Most of his adventures in Canada with the Camaro were linked to his hectic social life. "There was not a club in Toronto we didn't conquer together. My Cammy always brought me home safe and sound." He is quick to boast that Cammy was also popular with the ladies of Toronto and inspired the envy of men with lesser motors. "Girls used to dream of an invitation to go for a spin in the now-legendary Cammy and guys older than me used to stop beside me at the red light and ask me about her specs, always with a smile and nod of approval," Yehia says.

He admits that there have been a few brushes with the law when the two have been out and about. "The law had it out for us from day one. A young, good looking Lebanese-Canadian boy in a car most Toronto police officers couldn't afford in a lifetime; of course they hated us. It's a shame what jealously does to you," he says with a laugh. "We had our fair share of traffic tickets and violations, but Cammy loved the attention.
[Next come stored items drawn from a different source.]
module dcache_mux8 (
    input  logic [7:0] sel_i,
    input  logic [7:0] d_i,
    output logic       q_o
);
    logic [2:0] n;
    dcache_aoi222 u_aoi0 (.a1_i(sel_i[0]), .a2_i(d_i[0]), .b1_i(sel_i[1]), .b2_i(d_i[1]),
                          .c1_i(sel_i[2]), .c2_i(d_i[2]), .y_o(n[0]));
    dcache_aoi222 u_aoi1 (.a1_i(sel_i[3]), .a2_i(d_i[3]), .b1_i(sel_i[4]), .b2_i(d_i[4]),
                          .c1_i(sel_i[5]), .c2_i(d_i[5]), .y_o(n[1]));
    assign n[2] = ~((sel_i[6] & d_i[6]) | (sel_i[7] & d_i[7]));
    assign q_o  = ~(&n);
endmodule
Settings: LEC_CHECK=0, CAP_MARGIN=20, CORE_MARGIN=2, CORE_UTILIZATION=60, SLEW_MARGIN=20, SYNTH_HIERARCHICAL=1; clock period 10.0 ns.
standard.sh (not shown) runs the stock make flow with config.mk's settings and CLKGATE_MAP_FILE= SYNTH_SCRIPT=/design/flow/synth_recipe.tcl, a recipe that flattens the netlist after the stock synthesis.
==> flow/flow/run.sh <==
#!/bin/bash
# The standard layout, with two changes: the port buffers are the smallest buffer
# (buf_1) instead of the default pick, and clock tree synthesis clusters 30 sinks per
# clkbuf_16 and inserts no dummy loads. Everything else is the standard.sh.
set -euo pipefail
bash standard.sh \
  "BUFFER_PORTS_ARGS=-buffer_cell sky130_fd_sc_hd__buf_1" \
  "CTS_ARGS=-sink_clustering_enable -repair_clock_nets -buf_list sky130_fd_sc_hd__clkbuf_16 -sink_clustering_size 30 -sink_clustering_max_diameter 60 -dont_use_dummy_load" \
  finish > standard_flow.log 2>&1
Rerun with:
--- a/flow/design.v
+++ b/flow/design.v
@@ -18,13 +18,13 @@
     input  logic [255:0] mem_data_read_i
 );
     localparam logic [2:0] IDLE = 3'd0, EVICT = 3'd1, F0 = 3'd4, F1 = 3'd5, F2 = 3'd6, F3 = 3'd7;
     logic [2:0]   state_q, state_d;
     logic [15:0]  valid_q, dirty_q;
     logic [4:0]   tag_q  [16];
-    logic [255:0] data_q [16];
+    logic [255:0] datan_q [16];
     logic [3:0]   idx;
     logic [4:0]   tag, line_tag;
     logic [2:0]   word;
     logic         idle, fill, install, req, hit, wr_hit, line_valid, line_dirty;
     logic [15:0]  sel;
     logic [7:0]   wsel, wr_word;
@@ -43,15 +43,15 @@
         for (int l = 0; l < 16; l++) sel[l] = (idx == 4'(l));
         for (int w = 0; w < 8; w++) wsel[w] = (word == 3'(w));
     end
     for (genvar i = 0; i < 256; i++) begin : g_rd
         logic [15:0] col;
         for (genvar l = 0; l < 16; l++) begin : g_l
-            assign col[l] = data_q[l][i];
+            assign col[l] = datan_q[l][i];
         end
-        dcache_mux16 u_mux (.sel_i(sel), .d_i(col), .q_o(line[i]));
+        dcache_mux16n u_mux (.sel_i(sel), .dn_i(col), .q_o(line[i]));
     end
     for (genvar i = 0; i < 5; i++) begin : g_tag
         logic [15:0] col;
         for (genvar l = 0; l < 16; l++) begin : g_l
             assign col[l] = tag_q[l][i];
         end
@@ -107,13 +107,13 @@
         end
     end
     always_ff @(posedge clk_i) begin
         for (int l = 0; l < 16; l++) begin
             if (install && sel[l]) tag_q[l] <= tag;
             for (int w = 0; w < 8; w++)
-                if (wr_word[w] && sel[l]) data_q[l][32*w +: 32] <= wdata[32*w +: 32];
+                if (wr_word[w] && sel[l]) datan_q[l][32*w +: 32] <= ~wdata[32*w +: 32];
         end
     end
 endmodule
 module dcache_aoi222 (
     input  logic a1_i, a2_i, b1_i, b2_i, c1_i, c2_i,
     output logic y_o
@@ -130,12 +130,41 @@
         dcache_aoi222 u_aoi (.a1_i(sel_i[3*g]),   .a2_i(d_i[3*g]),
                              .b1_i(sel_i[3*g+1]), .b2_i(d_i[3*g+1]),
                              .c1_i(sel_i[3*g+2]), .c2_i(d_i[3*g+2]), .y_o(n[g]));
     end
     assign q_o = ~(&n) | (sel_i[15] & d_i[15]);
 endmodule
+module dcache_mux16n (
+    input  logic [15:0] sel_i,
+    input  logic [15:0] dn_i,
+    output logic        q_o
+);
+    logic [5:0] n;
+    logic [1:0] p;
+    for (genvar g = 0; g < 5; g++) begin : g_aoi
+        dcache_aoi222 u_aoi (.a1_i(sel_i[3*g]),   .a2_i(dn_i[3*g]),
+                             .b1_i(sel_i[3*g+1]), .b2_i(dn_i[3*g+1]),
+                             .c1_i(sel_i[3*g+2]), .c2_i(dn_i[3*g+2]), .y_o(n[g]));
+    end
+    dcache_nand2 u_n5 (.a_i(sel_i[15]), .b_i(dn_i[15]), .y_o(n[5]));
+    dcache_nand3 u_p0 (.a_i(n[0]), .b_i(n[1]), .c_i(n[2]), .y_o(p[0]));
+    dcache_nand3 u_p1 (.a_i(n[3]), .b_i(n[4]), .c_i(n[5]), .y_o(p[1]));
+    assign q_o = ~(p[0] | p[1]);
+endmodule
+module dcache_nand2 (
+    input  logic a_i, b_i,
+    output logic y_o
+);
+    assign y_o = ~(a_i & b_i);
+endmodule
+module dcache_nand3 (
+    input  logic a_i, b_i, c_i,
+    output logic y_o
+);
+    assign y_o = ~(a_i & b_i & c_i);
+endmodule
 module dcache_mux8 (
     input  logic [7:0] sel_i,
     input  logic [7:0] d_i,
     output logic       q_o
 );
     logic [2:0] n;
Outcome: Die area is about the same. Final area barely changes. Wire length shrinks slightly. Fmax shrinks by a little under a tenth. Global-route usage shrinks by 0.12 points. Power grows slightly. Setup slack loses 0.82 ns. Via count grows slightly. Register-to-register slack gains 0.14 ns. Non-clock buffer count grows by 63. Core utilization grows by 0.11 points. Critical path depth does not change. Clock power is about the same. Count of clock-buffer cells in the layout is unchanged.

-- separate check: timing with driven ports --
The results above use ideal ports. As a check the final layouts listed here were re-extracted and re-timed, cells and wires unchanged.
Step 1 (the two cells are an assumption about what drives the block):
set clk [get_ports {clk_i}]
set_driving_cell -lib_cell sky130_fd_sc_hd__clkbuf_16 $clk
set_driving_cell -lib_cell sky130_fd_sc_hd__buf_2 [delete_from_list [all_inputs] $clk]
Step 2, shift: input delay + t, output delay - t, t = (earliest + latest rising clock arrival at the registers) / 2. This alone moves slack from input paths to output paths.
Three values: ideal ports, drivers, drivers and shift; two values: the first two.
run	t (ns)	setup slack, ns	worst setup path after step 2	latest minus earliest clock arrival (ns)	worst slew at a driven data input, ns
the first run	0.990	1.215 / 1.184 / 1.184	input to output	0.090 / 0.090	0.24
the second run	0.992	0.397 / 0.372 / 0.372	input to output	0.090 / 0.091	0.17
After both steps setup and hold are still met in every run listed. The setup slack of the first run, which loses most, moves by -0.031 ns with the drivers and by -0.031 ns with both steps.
From an optimization exercise on the open Yosys and OpenROAD flow, aimed at small area, a short achievable clock period and few clock cycles per item; shortcuts taken in it are not production practice.
In this exercise RTL edits were held to simulation tests only and were not proved equivalent to the original.
Power is estimated from default activity; no workload was simulated.

## the previous run
Design dcc_packet_decoder, start of the top module:
module dcc_packet_decoder (
  input  logic        clk,
  input  logic        rst_n,
  input  logic        in_valid,
  output logic        in_ready,
  input  logic        in_operation,
  input  logic [31:0] in_edge_time,
  output logic        out_valid,
  input  logic        out_ready,
  output logic [1:0]  out_decoder_status,
  output logic [7:0]  out_address_byte,
  output logic [7:0]  out_instruction_byte,
  output logic [7:0]  out_check_byte,
  input  logic        cfg_valid,
  output logic        cfg_ready,
  input  logic [2:0]  cfg_index,
  input  logic [31:0] cfg_data
);
For scale: roughly 1,600 cells after synthesis, about 390 flip-flops, about 100 I/O pins.
Settings: LEC_CHECK=0, ABC_CLOCK_PERIOD_IN_PS=3000, CAP_MARGIN=20, CORE_MARGIN=2, CORE_UTILIZATION=55, CTS_BUF_LIST=sky130_fd_sc_hd__clkbuf_8, SETUP_SLACK_MARGIN=5, SLEW_MARGIN=20; clock period 8.0 ns.
run.sh (not shown) runs the stock make flow with config.mk's settings and CLKGATE_MAP_FILE= SYNTH_SCRIPT=/design/flow/synth_recipe.tcl, a recipe that flattens the netlist after the stock synthesis.
Testbench counts of the previous run, summed over its fixed seeds: cycles 16,459, items 16,427.
#### Input delta (the current run over the previous run)
Settings: CTS_CLUSTER_DIAMETER: unset -> 80; CTS_CLUSTER_SIZE: unset -> 24; CTS_BUF_LIST: sky130_fd_sc_hd__clkbuf_8 -> sky130_fd_sc_hd__clkbuf_16; CORE_UTILIZATION: 55 -> 40.
==> flow/flow/run.sh (new file) <==
#!/bin/bash
# The standard layout, with plain buf_1 cells as the port buffers (the
# standard flow's buffer_ports picks a larger delay buffer); the repair
# steps still size them as timing needs.
set -euo pipefail
export BUFFER_PORTS_ARGS="-buffer_cell sky130_fd_sc_hd__buf_1"
bash standard.sh > standard.log 2>&1
==> flow/standard.sh (new file) <==
#!/bin/bash
# synth_recipe.tcl (not shown) runs the flow's synth.tcl, then flattens the netlist and writes it again
# the make line also repeats each setting of config.mk as NAME=value (left out here)
make -C /OpenROAD-flow-scripts/flow DESIGN_CONFIG=/design/flow/config.mk WORK_HOME=/design/flow/orfs CLKGATE_MAP_FILE= SYNTH_SCRIPT=/design/flow/synth_recipe.tcl "${@:-finish}"
removed: flow/run.sh
Fmax: the current run higher than the previous run
The current run gives more placeable core area than the previous run did.
Taking the previous run as the reference, in the current run sequential power was more or less identical; final wirelength -about 4.5%; number of buffers added for setup after CTS saw a decrease; XOR/XNOR share of the synthesized area now sits at about the same level; power density relative to cell area went down about 5%.
The current run ended with more detailed-routing wirelength on met1 than the previous run.
The setup slack of the current run is larger than that of the previous run.
For the met1 track utilization from global routing, the current run came in 9.2 points lower than the previous run did.
In the current run the clock network fraction of design power turned out 4.7 points lower than in the previous run.


## wip/nickel
dcc_packet_decoder again, from the RTL that the note above started with.
clock: 8.0 ns
lec_check: 0
abc_clock_period_in_ps: 3700
cap_margin: 20
core_margin: 2
core_utilization: 40
setup_slack_margin: 4.3
slew_margin: 20
Stock flow here: none of the scripts above is used.
Testbench counts of wip/nickel, summed over its fixed seeds: cycles 16,459, items 16,427.
Inputs modified between wip/nickel and wip/xenon:
- swapping 3700 for 3000 in ABC_CLOCK_PERIOD_IN_PS
- swapping 4.3 for 5 in SETUP_SLACK_MARGIN
==> flow/flow/run.sh (new file) <==
#!/bin/bash
# The standard layout, with plain buf_1 cells as the port buffers (the
# standard flow's buffer_ports picks a larger delay buffer); the repair
# steps still size them as timing needs.
set -euo pipefail
export BUFFER_PORTS_ARGS="-buffer_cell sky130_fd_sc_hd__buf_1"
bash standard.sh > standard.log 2>&1
==> flow/standard.sh (new file) <==
#!/bin/bash
# synth_recipe.tcl (not shown) runs the flow's synth.tcl, then flattens the netlist and writes it again
# the make line also repeats each setting of config.mk as NAME=value (left out here)
make -C /OpenROAD-flow-scripts/flow DESIGN_CONFIG=/design/flow/config.mk WORK_HOME=/design/flow/orfs CLKGATE_MAP_FILE= SYNTH_SCRIPT=/design/flow/synth_recipe.tcl "${@:-finish}"
removed: flow/run.sh
wip/xenon: PASS, flow complete, no timing, DRC or antenna violations. First-iteration DRC count: wip/xenon vs wip/nickel down 103. Compared with wip/nickel, wip/xenon shows a higher proportion of layout cells with a drive suffix above 1. wip/nickel -> wip/xenon: count of different cell masters after synthesis delta 0, exact match. Compared with wip/nickel, wip/xenon shows setup slack after placement higher by 0.29 ns. Final HPWL from detailed placement: wip/xenon vs wip/nickel, no meaningful difference. Met1 demand-to-capacity share in global routing (lower): wip/nickel. Part of the power in combinational logic up 1.2 points in wip/xenon wrt wip/nickel. Summary — power after layout, wip/xenon relative to wip/nickel: higher, by 0.092 mW. Critical path data required time essentially unchanged between wip/xenon and wip/nickel. Looking at total of clock buffers placed in the layout across wip/nickel and wip/xenon, the one that comes out higher is wip/nickel. wip/xenon vs wip/nickel — CTS buffer count dropped by a few percent.
Modified inputs, wip/fjord compared to wip/xenon
- putting CTS_CLUSTER_DIAMETER at 80 where nothing was set
- putting CTS_BUF_LIST at sky130_fd_sc_hd__clkbuf_16 where nothing was set
- putting CTS_CLUSTER_SIZE at 24 where nothing was set
- swapping 3000 for 8000 in ABC_CLOCK_PERIOD_IN_PS
- swapping 40 for 60 in CORE_UTILIZATION
### Flow results
- Against wip/xenon, clock power in wip/fjord fell by more than a quarter.
- met3 usage is higher on wip/fjord
- Looking at wip/xenon and wip/fjord, the non-clock inverter instance count of the final layout is a wash.
- Per the comparison of wip/fjord with wip/xenon, worst setup slack dropped 0.12 ns, number of nets with antenna violations after detailed routing barely changed.


Starting RTL as in the previous note.
Settings: LEC_CHECK=0, ABC_CLOCK_PERIOD_IN_PS=8000, CAP_MARGIN=20, CORE_MARGIN=2, CORE_UTILIZATION=40, CTS_BUF_LIST=sky130_fd_sc_hd__clkbuf_16, CTS_CLUSTER_DIAMETER=80, CTS_CLUSTER_SIZE=24, SETUP_SLACK_MARGIN=5, SLEW_MARGIN=20; clock period 8.0 ns.
standard.sh (not shown) runs the stock make flow with config.mk's settings and CLKGATE_MAP_FILE= SYNTH_SCRIPT=/design/flow/synth_recipe.tcl, a recipe that flattens the netlist after the stock synthesis.
==> flow/flow/run.sh <==
#!/bin/bash
# The standard layout, with plain buf_1 cells as the port buffers (the
# standard flow's buffer_ports picks a larger delay buffer); the repair
# steps still size them as timing needs.
set -euo pipefail
export BUFFER_PORTS_ARGS="-buffer_cell sky130_fd_sc_hd__buf_1"
bash standard.sh > standard.log 2>&1
The baseline produced a clean layout.
Testbench counts at the start, summed over its fixed seeds: cycles 16,459, items 16,427.
Then changed:
==> flow/run.sh (new file) <==
#!/bin/bash
# synth_recipe.tcl (not shown) runs the flow's synth.tcl, then flattens the netlist and writes it again
# the make line also repeats each setting of config.mk as NAME=value (left out here)
make -C /OpenROAD-flow-scripts/flow DESIGN_CONFIG=/design/flow/config.mk WORK_HOME=/design/flow/orfs CLKGATE_MAP_FILE= SYNTH_SCRIPT=/design/flow/synth_recipe.tcl finish
Settings changed: ABC_CLOCK_PERIOD_IN_PS 8000 to 3000, CTS_BUF_LIST sky130_fd_sc_hd__clkbuf_16 to unset, CTS_CLUSTER_DIAMETER 80 to unset, CTS_CLUSTER_SIZE 24 to unset.
removed: flow/flow/run.sh
removed: flow/standard.sh
The changed run passed the timing, DRC and antenna checks.
Clock skew barely changes.
Final cell count rose by 2.0%.
Combinational power rose by about 10%.
Then changed:
Settings changed: CORE_UTILIZATION 40 to 55, CTS_BUF_LIST set to sky130_fd_sc_hd__clkbuf_4, CTS_CLUSTER_SIZE set to 30.
Worst setup slack got worse by 0.061 ns.
Hold slack got worse by 0.013 ns.
Routed wire length drops by 0.84%.
Sequential power stays flat.
Clock skew climbs by 0.031 ns.
Critical path depth drops by 11.
First-iteration DRC count drops by about 5%.
Cell area drops by 0.41%.
Then changed:
Settings changed: CORE_UTILIZATION 55 to 40, CTS_BUF_LIST sky130_fd_sc_hd__clkbuf_4 to sky130_fd_sc_hd__clkbuf_16, CTS_CLUSTER_DIAMETER set to 80, CTS_CLUSTER_SIZE 30 to 24.
Worst setup slack is better by 0.083 ns. First-iteration DRC count increases by 19%. Clock skew shrinks by 0.033 ns. Synthesized area does not change.


Another version of the RTL of dcc_packet_decoder (not shown whole).
Size in the first run: about 1700 cells after synthesis, ~400 flip-flops, about 19000 um^2 of cells after synthesis.
// dcc_packet_decoder
module dcc_packet_decoder (
  input  logic        clk,
  input  logic        rst_n,
  input  logic        in_valid,
  output logic        in_ready,
  input  logic        in_operation,
  input  logic [31:0] in_edge_time,
  output logic        out_valid,
  input  logic        out_ready,
  output logic [1:0]  out_decoder_status,
  output logic [7:0]  out_address_byte,
  output logic [7:0]  out_instruction_byte,
  output logic [7:0]  out_check_byte,
  input  logic        cfg_valid,
  output logic        cfg_ready,
  input  logic [2:0]  cfg_index,
  input  logic [31:0] cfg_data
);
export LEC_CHECK = 0
export ABC_CLOCK_PERIOD_IN_PS = 8000
export CAP_MARGIN = 20
export CORE_MARGIN = 2
export CORE_UTILIZATION = 40
export CTS_BUF_LIST = sky130_fd_sc_hd__clkbuf_16
export CTS_CLUSTER_DIAMETER = 60
export CTS_CLUSTER_SIZE = 20
export SETUP_SLACK_MARGIN = 5
export SLEW_MARGIN = 20
create_clock -name core_clock -period 8.0 [get_ports {clk}]
==> flow/flow/run.sh <==
#!/bin/bash
# The standard layout, with plain buf_1 cells as the port buffers (the
# standard flow's buffer_ports picks a larger delay buffer); the repair
# steps still size them as timing needs.
set -euo pipefail
export BUFFER_PORTS_ARGS="-buffer_cell sky130_fd_sc_hd__buf_1"
bash standard.sh > standard.log 2>&1
The first run finished with timing, DRC and antenna clean.
Testbench counts at the start, summed over its fixed seeds: cycles 16,467, items 16,427.
==> next run, changes <==
Settings changed: CTS_CLUSTER_DIAMETER 60 to 80, CTS_CLUSTER_SIZE 20 to 24.
Effect: Register-to-register slack is worse by 40 ps. Worst setup slack is better by 15 ps. Cell area falls by a few percent. Area after synthesis does not change. Clock skew stays flat. Power falls by a few percent. Die area does not change. Clock power falls by about a fifth. Synthesized cell count does not change. Wire length falls slightly.

==> port drivers added, routing unchanged <==
The flow's constraints put no driver on any port. The routed layouts listed below were extracted and timed again, unchanged, in two steps.
Step 1, drivers: a clkbuf_16 drives clk and a buf_2 each remaining input, both assumed.
Step 2 also shifts input and output timing later by t, the mid clock arrival at the registers, as if the neighbouring blocks saw the same clock.
a / b / c = ideal / step 1 / step 2; a / b = the first two.
| run | t, ns | setup slack, ns | worst hold slack (ns) | pins driven straight from the clock port |
|---|---|---|---|---|
| the previous run | 0.631 | 4.749 / 4.749 / 4.455 | 0.373 / 0.373 / 0.373 | 1 |
| the current run | 0.601 | 4.942 / 4.942 / 4.624 | 0.382 / 0.382 / 0.382 | 1 |
| wip/nickel | 0.605 | 4.439 / 4.439 / 3.979 | 0.369 / 0.369 / 0.369 | 1 |
| wip/xenon | 0.585 | 4.899 / 4.899 / 4.622 | 0.373 / 0.373 / 0.373 | 1 |
| wip/fjord | 0.583 | 4.780 / 4.780 / 4.725 | 0.376 / 0.376 / 0.376 | 1 |
| the first run of note 3 | 0.601 | 4.942 / 4.942 / 4.624 | 0.382 / 0.382 / 0.382 | 1 |
| the second run of note 3 | 0.605 | 4.839 / 4.839 / 4.480 | 0.369 / 0.369 / 0.369 | 1 |
| the third run of note 3 | 0.819 | 4.778 / 4.727 / 4.359 | 0.357 / 0.357 / 0.357 | 1 |
| the fourth run of note 3 | 0.593 | 4.861 / 4.861 / 4.485 | 0.356 / 0.356 / 0.356 | 1 |
| the first run of note 4 | 0.641 | 5.044 / 4.988 / 4.460 | 0.331 / 0.331 / 0.331 | 1 |
| the second run of note 4 | 0.607 | 5.058 / 4.998 / 4.506 | 0.346 / 0.346 / 0.346 | 1 |
After both steps setup and hold are still met in every run listed. For the first run of note 4, which loses most, drivers alone change the setup slack by -0.056 ns; drivers and shift together by -0.584 ns.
"I once raced a cop on the highway. He was undercover though. Didn't know it was a cop. Thought it was some poser trying to show us up. I smoked him though, until he put on his sirens and pulled us over," he says. "Me and Cammy got hit hard with five violations from reckless driving to failing to provide insurance papers." When he used to rent cars for longer road trips in Canada, he knew that Cammy felt left out.

"She would look at me with sad eyes, as if I broke her heart," Yehia says. Such was his attachment to his car that when he moved to Abu Dhabi in 2008 he knew he couldn't leave her alone in the cold of Canada and he brought her with him to the UAE. The car has been a faithful companion through the weather extremes of Canada and the Middle East and, while Cammy may not be quite as sharp as she used to be, Yehia plans to hold on to her for a while yet.

"My dream car is an Aston Martin Vanquish, but if it doesn't have an adventurous spirit and a go-get-'em attitude then nothing will ever overtake my Cammy," says Yehia, adding that while she may not cut the mustard for the daily commute these days, she can still be seen accompanying him to days at the beach on weekends. "At her old age, she can't put on the daily mileage she used to and time has got the better of her, I'm afraid," he sadly confesses. "But there is never a time I look at her after taking out of the car wash and don't think back to the first day we met - she still shines as she used to and winks at me with her broad, glossy windshield. Her engine still purrs like the lion she is. And her glam factor is still top-notch. Her place will always be with me. Even if it's not on a daily basis.

"My baby girl is still standing beside me, strong and proud."